New Zealand rugby is laying off half its full-time staff and facing a loss of $120 million in revenue due to COVID-19.
However, Super Rugby Aotearoa involving the Blues, Chiefs, Hurricanes, Crusaders and Highlanders will start on June 13, allowing players a month to prepare with contact training.
What does this all mean for Māori and for rugby?
Tapatahi spoke with former Black Fern and current New Zealand Rugby board member Farah Palmer who says, “It's wonderful!”
Palmer says that everyone is excited to both watch and play rugby, also mentioning that 30 percent of the Super Rugby player base are Māori or Pasifika which makes it good to get them out on the field.
With all of the restrictions due to COVID-19, New Zealand Rugby has decided that because there are great teams, they will involve the teams in a domestic competition.
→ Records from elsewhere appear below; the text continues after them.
==> inputs of 12-13 <==
Design saw2sin, start of the top module:
module saw2sin
( input  var        i_clk
, input  var [15:0] i_saw
, output var [15:0] o_sin
);
Settings: LEC_CHECK=0, ABC_AREA=1, CAP_MARGIN=10, CELL_PAD_IN_SITES_DETAIL_PLACEMENT=0, CORE_MARGIN=2, CORE_UTILIZATION=72, CTS_CLUSTER_SIZE=14, GPL_ROUTABILITY_DRIVEN=1, GPL_TIMING_DRIVEN=1, PLACE_DENSITY_LB_ADDON=0.13, SETUP_SLACK_MARGIN=4.57, SLEW_MARGIN=20; clock period 28.8 ns.
run.sh (not shown) runs the stock make flow with config.mk's settings and CLKGATE_MAP_FILE=.
==> 02-12: changes against 12-13 <==
Settings changed: ABC_AREA 1 to default, CAP_MARGIN 10 to 20, CELL_PAD_IN_SITES_DETAIL_PLACEMENT 0 to default, CORE_UTILIZATION 72 to 40, CTS_CLUSTER_SIZE 14 to default, GPL_ROUTABILITY_DRIVEN 1 to default, GPL_TIMING_DRIVEN 1 to default, PLACE_DENSITY_LB_ADDON 0.13 to default, SETUP_SLACK_MARGIN 4.57 to default.
==> flow/constraint.sdc (replaced) <==
create_clock -name core_clock -period 70.0 [get_ports {i_clk}]
set_input_delay 14.0000 -clock core_clock [delete_from_list [all_inputs] [get_ports {i_clk}]]
set_output_delay 14.0000 -clock core_clock [all_outputs]
set_load 0.01 [all_outputs]
==> 12-10: changes against 12-13 <==
Settings changed: CAP_MARGIN 10 to 20, CELL_PAD_IN_SITES_DETAIL_PLACEMENT 0 to default, CORE_ASPECT_RATIO from default to 1.42, CTS_CLUSTER_DIAMETER from default to 338, CTS_CLUSTER_SIZE 14 to 95, GPL_ROUTABILITY_DRIVEN 1 to default, GPL_TIMING_DRIVEN 1 to default, PLACE_DENSITY from default to 0.43, PLACE_DENSITY_LB_ADDON 0.13 to default, SETUP_SLACK_MARGIN 4.57 to default, TNS_END_PERCENT from default to 20.
==> flow/constraint.sdc (replaced) <==
create_clock -name core_clock -period 59.5 [get_ports {i_clk}]
set_input_delay 11.9000 -clock core_clock [delete_from_list [all_inputs] [get_ports {i_clk}]]
set_output_delay 11.9000 -clock core_clock [all_outputs]
set_load 0.01 [all_outputs]
==> results <==
item                                                                                          12-10           02-12               12-13
Mean instance size in the synthesized netlist                                              6.54 um2        7.28 um2            6.54 um2
Number of instances in the placed design                                                       7707            7582                   -
# clock sinks                                                                                    16              16                   -
Slowest cell on the critical path                                                              ha_2           or4_1                   -
Critical Path Fanout Max                                                                         19              23                   -
Met3 routed WL                                                                              6150 um         2730 um                   -
Status                                                                               finished clean  finished clean      did not finish
Stage where the flow stopped                                                                      -               -  detailed placement
Instance area at placement                                                                46200 um2       46700 um2                   -
Clock transition time at the flip-flop clock pins of the worst setup and hold paths         0.05 ns         0.04 ns                   -
Hpwl dp                                                                                   101000 um       106000 um                   -
Total wire length after detailed routing                                                  128000 um       125000 um                   -
Number of global-route vias before repair                                                     42.6k           39.8k                   -
Aggregate negative setup slack                                                                 0 ns            0 ns                   -
Element type at the critical path end                                                     flip-flop       flip-flop                   -
Data-path buffer share of cell area in the final layout                                       5.07%           4.10%                   -
Critical Path Start                                                                       i_saw[14]        i_saw[6]                   -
Palmer says this means that there is a lot happening in partnership with Sports New Zealand and the government to ensure the safety of everyone involved including players, coaches and management.
“This will also mean playing in empty stadiums for the time being."
Playing in an empty stadium may have an effect on the players but Palmer hopes players will have the inner drive to want to play.
“I think the players themselves are just excited to get out there and we’ve also got thousands of supporters watching on television.”
She says the New Zealand Rugby Board is also looking at trying to get international games and competitions going.
“We are talking to our neighbours across the Tasman to see if we can do something with them so that might involve some Super Rugby engagement deal or international games for the All Blacks and potentially for the Black Ferns who are preparing for the Rugby World Cup next year.”
A lot of Māori tournaments are at the grassroots level, Palmer says they're working with the government to see what can be done to get these teams back on the field as well.